Similar appeals for the extended use of fossil fuels are being made in other regions where data centers are clustered. In April, a paper released by the EFI Foundation, a nonprofit that purports to support “the transition to a low-carbon energy future,” noted that new gas-fired power plants would be necessary to meet “unprecedented” energy demand driven in part by AI. (The study was funded by the Southeast utility Duke Energy.) In Ohio, shortly after predicting a jump in electricity demand attributable to data centers, the CEO of Midwest utility AEP announced that the utility would sue the EPA to stop new regulations tightening environmental restrictions on coal-fired power plants. The backlash against environmental regulation supports Koomey’s thesis about electric utility self-interest: The utilities appear to be taking advantage of data center demand to pursue their own long-standing policy goals.
The technology companies that tout their renewable energy records have been notably silent with respect to the political consequences of data center growth. Amazon didn’t respond to questions about its position on Governor Youngkin weakening efforts to reach net zero. This wasn’t a huge surprise: In April 2023, Amazon lobbied against, and helped kill, a bill in Oregon that would have required data centers to source all their power from renewables.
Despite the obvious negative environmental externalities that their data center building boom is causing, Big Tech is forging ahead. “If AI raises their revenue high enough,” says computer scientist Roy Schwartz, who researches how to make AI less energy intensive, “they will gladly pay the energy bill.”

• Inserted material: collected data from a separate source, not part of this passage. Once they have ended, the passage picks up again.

From an optimization exercise on the open Yosys and OpenROAD flow, aimed at small area, a short achievable clock period and few clock cycles per item; shortcuts taken in it are not production practice.
At most, simulation tests tie the RTL to the original design; equivalence was not proved.
Power and IR drop assume default switching activity.

Design cpu16, start of the top module:
module cpu16 (
    input  wire         clk,
    input  wire         rst,           
    input  wire [15:0]  reset_pc,
    input  wire [15:0]  reset_sp,
    input  wire         step_valid,
    input  wire         step_irq,      
    input  wire [7:0]   step_vector,
    output wire         step_ready,
    output wire         step_done,
    output wire [127:0] regs,          
    output wire [15:0]  sr_out,
    output wire         halted,
    output wire [1:0]   fault_kind,
    output wire [15:0]  fault_pc,
    output wire [16:0]  fault_info,
    output reg          mem_req,
    output reg          mem_we,
    output reg  [15:0]  mem_addr,
    output reg  [15:0]  mem_wdata,
    output reg  [1:0]   mem_be,
    input  wire [15:0]  mem_rdata,
    input  wire         mem_ready
);
    localparam [1:0] F_ILLEGAL = 2'd1, F_RANGE = 2'd2, F_IMMUTABLE = 2'd3;
    localparam [3:0] M_IDLE  = 4'd0,  M_EX    = 4'd1,  M_MV2   = 4'd2,  M_MV3   = 4'd3;
    localparam [3:0] M_MV3F  = 4'd4,  M_PUSHW = 4'd5,  M_POPW  = 4'd6,  M_POP6  = 4'd7;
    localparam [3:0] M_NOTW  = 4'd8,  M_JSRW  = 4'd9,  M_RTE2  = 4'd10, M_INTPC = 4'd11;
    localparam [3:0] M_INTSR = 4'd12, M_INTV  = 4'd13, M_WB    = 4'd14;
    localparam [3:0] M_BRX   = 4'd15;
  ...
clock: 8.0 ns
lec_check: 0
cap_margin: 20
core_margin: 2
core_utilization: 25
place_density: 0.45
setup_slack_margin: 2.75
slew_margin: 20
standard.sh (not shown) runs the stock make flow with config.mk's settings and CLKGATE_MAP_FILE= SYNTH_SCRIPT=/design/flow/synth_recipe.tcl, a recipe that flattens the netlist after the stock synthesis.
==> flow/flow/run.sh <==
#!/bin/bash
export BUFFER_PORTS_ARGS="-buffer_cell sky130_fd_sc_hd__buf_1"
bash standard.sh > standard.log 2>&1
Testbench counts at the start, summed over its fixed seeds: cycles 92,534, steps 54,336.
Next try:
==> flow/flow/run.sh (replaced) <==
#!/bin/bash
export BUFFER_PORTS_ARGS="-buffer_cell sky130_fd_sc_hd__buf_2"
bash standard.sh > standard.log 2>&1
- SETUP_SLACK_MARGIN: 2.75 -> 2.5
Result: The new run completed with no timing, DRC or antenna violations; wire length decreases by about 0.9%; sequential share of layout area came out higher by 0.57 points; cell area fell by 2.8%; die area stays the same; register-to-register slack degrades by 160 ps.
Next try:
==> flow/flow/run.sh (replaced) <==
#!/bin/bash
export BUFFER_PORTS_ARGS="-buffer_cell sky130_fd_sc_hd__buf_1"
bash standard.sh > standard.log 2>&1
- SETUP_SLACK_MARGIN: 2.5 -> 2.25
Sequential power hardly moves.
Synthesized cell count stays the same.
Routed wire length is lower by 2.4%.
Die area does not change.
Synthesized area does not change.
Final cell count is lower by 1.3%.
Power fell by 4.7%.
Via count is lower by 0.93%.
Register-to-register slack loses 270 ps.
Critical path depth climbs by 1.
Next try:
- SETUP_SLACK_MARGIN: 2.25 -> 2.5
The changed run went through all stages and came out clean.
Area after synthesis stays the same.
Routed wire length rises by 0.96%.
Setup slack improved by 69 ps.
Register-to-register slack improved by 170 ps.
Clock power hardly moves.
Via count rises by 1.3%.
Total power rises by 2.6%.
Core utilization rises by 0.70 points.
Cell area rises by 2.3%.

* * *

== alpha ==
cpu16, a different RTL version from the one above (not shown whole).
Size in the first run: roughly 3000 cells after synthesis, roughly 280 I/O pins, roughly 0.023 mm2 of cells after synthesis.
export LEC_CHECK = 0
export CAP_MARGIN = 20
export CORE_MARGIN = 2
export CORE_UTILIZATION = 40
export PLACE_DENSITY = 0.6
export SLEW_MARGIN = 20
create_clock -name core_clock -period 8.0 [get_ports {clk}]
run.sh (not shown) runs the stock make flow with config.mk's settings and CLKGATE_MAP_FILE= SYNTH_SCRIPT=/design/flow/synth_recipe.tcl, a recipe that flattens the netlist after the stock synthesis.
Stock flow here: none of the scripts above is used.
alpha completed end to end with timing, DRC and antenna clean.
Testbench counts of alpha, summed over its fixed seeds: cycles 110,991, steps 54,336.
Here is what was changed in the inputs of beta compared with alpha.
# alpha
export LEC_CHECK = 0
export CAP_MARGIN = 20
export CORE_MARGIN = 2
export CORE_UTILIZATION = 40
export PLACE_DENSITY = 0.6
export SLEW_MARGIN = 20
create_clock -name core_clock -period 8.0 [get_ports {clk}]
# beta
export LEC_CHECK = 0
export CAP_MARGIN = 20
export CORE_MARGIN = 2
export CORE_UTILIZATION = 25
export PLACE_DENSITY = 0.45
export SLEW_MARGIN = 20
create_clock -name core_clock -period 8.0 [get_ports {clk}]
==> results.txt <==
Summary of beta over alpha: worst-case vdd ir drop dropped 0.88%; final routed wirelength across all metal layers has increased; clock transition time at the flip-flop clock pins of the worst setup and hold paths shows no meaningful change; share of cells above drive strength 1 went down 0.21 points; post-route met1 wirelength up about 16%. Shortest clock period the worst path allows after layout (beta over alpha): decrease, 0.26 ns. Looking at critical path data arrival time, beta sits 0.26 ns lower than alpha does.

* * *

== build 55 ==
RTL: one of the versions met above, not the one the previous note started from.
For scale: roughly 3400 cells after synthesis, roughly 280 flip-flops, roughly 280 I/O pins, roughly 26000 um^2 of cells after synthesis.
clock: 8.0 ns
lec_check: 0
cap_margin: 20
core_margin: 2
core_utilization: 25
place_density: 0.45
setup_slack_margin: 2.0
slew_margin: 20
standard.sh (not shown) runs the stock make flow with config.mk's settings and CLKGATE_MAP_FILE= SYNTH_SCRIPT=/design/flow/synth_recipe.tcl, a recipe that flattens the netlist after the stock synthesis.
==> flow/flow/run.sh <==
#!/bin/bash
export BUFFER_PORTS_ARGS="-buffer_cell sky130_fd_sc_hd__buf_1"
bash standard.sh > standard.log 2>&1
Testbench counts of build 55, summed over its fixed seeds: cycles 92,534, steps 54,336.
diff inputs: build 55 => build 66
==> flow/flow/run.sh <==
#!/bin/bash
export BUFFER_PORTS_ARGS="-buffer_cell sky130_fd_sc_hd__buf_2"
bash standard.sh > standard.log 2>&1
Results
Going from build 55 to build 66, the worst setup slack was found to have gone up by 32 ps.
met1 usage in global routing for build 66 is higher than for build 55.
Of the two values seen for capture point of the critical path, mem_req was produced by build 66 and mem_addr[14] by build 55.
For non-clock buffer count, build 66 and build 55 come out practically identical.
Build 66 against build 55: final area climbed about 1.3%, wire length of the first global-routing pass went up, fmax up 0.54%.
Build 66 reports its startpoint of the most critical setup path as rf[10] while build 55 reports rf[119].
For share of total power in combinational logic, build 66 and build 55 come out practically identical.
Worst hold slack: build 66 > build 55
Relative to build 66, the following input files were edited for build 70:
Settings: changing SETUP_SLACK_MARGIN from 2.0 to 2.5; changing PLACE_DENSITY from 0.45 to 0.55.
==> flow/flow/run.sh <==
#!/bin/bash
export BUFFER_PORTS_ARGS="-buffer_cell sky130_fd_sc_hd__buf_1"
bash standard.sh > standard.log 2>&1
### Flow results
The global routing usage summed across all routing layers was comparable across build 66 and build 70. Summary of build 70 over build 66: sequential share of cell area decreased by 0.81 points relative to the old numbers; worst ir drop on vdd increased by about 14% relative to the old numbers. Build 70 ends up with a global-route met3 utilization that is 1.5 points higher than in build 66. Build 70 reports a higher number of signal-net buffers in the layout than build 66 does. Of build 70 and build 66, it is build 70 that has the higher worst setup slack.

* * *

== south ==
Another version of the RTL of cpu16 (not shown whole).
For scale: ~260 flip-flops, about 280 I/O pins, about 25,000 um^2 of cells after synthesis.
export LEC_CHECK = 0
export CAP_MARGIN = 20
export CORE_MARGIN = 2
export CORE_UTILIZATION = 25
export PLACE_DENSITY = 0.45
export SETUP_SLACK_MARGIN = 3.0
export SLEW_MARGIN = 20
create_clock -name core_clock -period 8.0 [get_ports {clk}]
==> flow/flow/run.sh <==
#!/bin/bash
export BUFFER_PORTS_ARGS="-buffer_cell sky130_fd_sc_hd__buf_2"
bash standard.sh > standard.log 2>&1
Input-level comparison between middle and south:
-- flow/config.mk --
<<< south, line 11
export PLACE_DENSITY = 0.45
export SETUP_SLACK_MARGIN = 3.0
export SLEW_MARGIN = 20
>>> middle, line 11
export PLACE_DENSITY = 0.45
export SETUP_SLACK_MARGIN = 2.0
export SLEW_MARGIN = 20
Notes after the runs:
For south, the critical path startpoint was rf[52], unlike middle, where it was ra_oh[5]. On worst hold slack, south tracks middle almost exactly. Sort south and middle by count of nets after finishing, descending, and south comes first. middle and south ended up with roughly the same routed via count divided by cell count. Post-route non-filler standard cell count (middle / south): 0.948. On final area, south loses to middle. middle vs south, placer's final routability congestion estimate went up by about 3%. Initial antenna violation count (higher): south. Fraction of met3 tracks used by global routing: south vs middle — no meaningful difference. The multi-input combinational cell count on south is in line with that on middle. On total via count after detailed routing: between south and middle, it ends up lower for middle. In middle the count of clock-net buffers in the final layout turned out 9 higher than in south.
No run of this note included a check of the RTL's function; only the layout flow was run.

## what the ideal ports hide
The flow's constraints put no driver on any port. The routed layouts listed below were extracted and timed again, unchanged, in two steps.
Step 1, drivers: a clkbuf_16 drives clk and a buf_2 each remaining input, both assumed.
Step 2 times the ports against the registers' clock, not the clock port: input delays grow and output delays shrink by t, the midpoint of the rising clock arrivals with the driver on.
a / b / c = ideal ports / drivers / drivers and shift; a / b = the first two.
run	shift t [ns]	slack for setup (ns)	hold WS [ns]	worst setup path at the end	worst register clock-pin slew, ns
the first run of note 1	0.678	2.387 / 2.316 / 2.258	0.476 / 0.476 / 0.476	input to register	0.07 / 0.07
the second run of note 1	0.677	2.396 / 2.330 / 2.124	0.487 / 0.487 / 0.487	input to register	0.08 / 0.08
the third run of note 1	0.667	2.271 / 2.204 / 2.132	0.477 / 0.477 / 0.477	input to register	0.07 / 0.07
the fourth run of note 1	0.671	2.340 / 2.270 / 2.235	0.473 / 0.473 / 0.473	input to register	0.07 / 0.07
alpha	0.659	0.332 / 0.272 / 0.932	0.534 / 0.534 / 0.534	register to output	0.07 / 0.07
beta	0.664	0.592 / 0.524 / 0.934	0.515 / 0.515 / 0.515	register to register	0.07 / 0.07
build 55	0.665	1.995 / 1.927 / 2.194	0.473 / 0.473 / 0.473	input to register	0.07 / 0.07
build 66	0.669	2.027 / 1.960 / 2.088	0.485 / 0.485 / 0.485	register to register	0.08 / 0.08
build 70	0.645	2.357 / 2.291 / 2.537	0.476 / 0.476 / 0.476	input to register	0.08 / 0.08
south	0.658	2.352 / 2.282 / 2.645	0.504 / 0.504 / 0.504	register to register	0.07 / 0.07
middle	0.638	1.943 / 1.936 / 1.943	0.504 / 0.504 / 0.504	register to register	0.07 / 0.07
After both steps setup and hold are still met in every run listed. For the second run of note 1, which loses most, drivers alone change the setup slack by -0.066 ns; drivers and shift together by -0.272 ns.
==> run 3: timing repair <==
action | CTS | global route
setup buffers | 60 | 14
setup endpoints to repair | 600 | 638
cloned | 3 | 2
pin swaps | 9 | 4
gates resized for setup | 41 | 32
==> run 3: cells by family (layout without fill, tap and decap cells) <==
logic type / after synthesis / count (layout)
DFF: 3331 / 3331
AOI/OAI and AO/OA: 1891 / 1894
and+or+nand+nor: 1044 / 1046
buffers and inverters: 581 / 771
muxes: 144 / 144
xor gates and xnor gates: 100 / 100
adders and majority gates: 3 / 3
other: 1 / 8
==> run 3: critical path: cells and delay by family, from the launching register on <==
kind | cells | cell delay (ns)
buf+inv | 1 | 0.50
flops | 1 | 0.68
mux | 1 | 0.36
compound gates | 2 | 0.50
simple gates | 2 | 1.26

So why, faced with the unprecedented threat of climate chaos, are we allowing private sector corporations to dismantle our climate goals? “The only promises or assurances that we have that they will expand and grow sustainably are pledges that the tech companies make themselves,” Gonzalez Monserrate says. “There’s no one to intercede, no mechanism whatsoever to protect communities or the public interest except corporate goodwill.”
It’s not as if we lack evidence that regulation works. California passed its first legislation requiring power utilities to invest in renewable energy in 2002. The verdict is unambiguous: It has been a massive success. In spring 2024, California set a record of 45 straight days during which the supply of renewable energy sometimes exceeded electricity demand. Replicating California’s strategy at the national level would likely be the single most effective way to solve the AI power problem.
The incredible rise in data center energy consumption, however, is happening in the absence of any meaningful regulatory discipline. In the most recent Virginia legislative session, 17 bills aimed at imposing tighter regulation of the industry were introduced; every one of them was defeated or postponed. Similarly, Senator Ed Markey’s Artificial Intelligence Environmental Impacts Act of 2024, which would require the EPA to investigate how AI is contributing to climate change, has been stuck in committee since February. Meanwhile, some states are passing bills that will make matters even worse. Earlier this year in Maryland, in a move designed to make his state more attractive to the data center industry, Governor Wes Moore, a Democrat, pushed through legislation exempting backup diesel generators (which are used to keep data centers running during power outages) from environmental review.
Regulating an industry that has accrued as much power, wealth, influence, and capital as Big Tech is a challenge, Gonzalez Monserrate acknowledges. But he is heartened by how the current attention to AI’s electricity use is starting a conversation about the physical consequences of our migration into a data-center-mediated universe. “People are starting to finally understand,” he says, “that the cloud is material, and it has a cost.”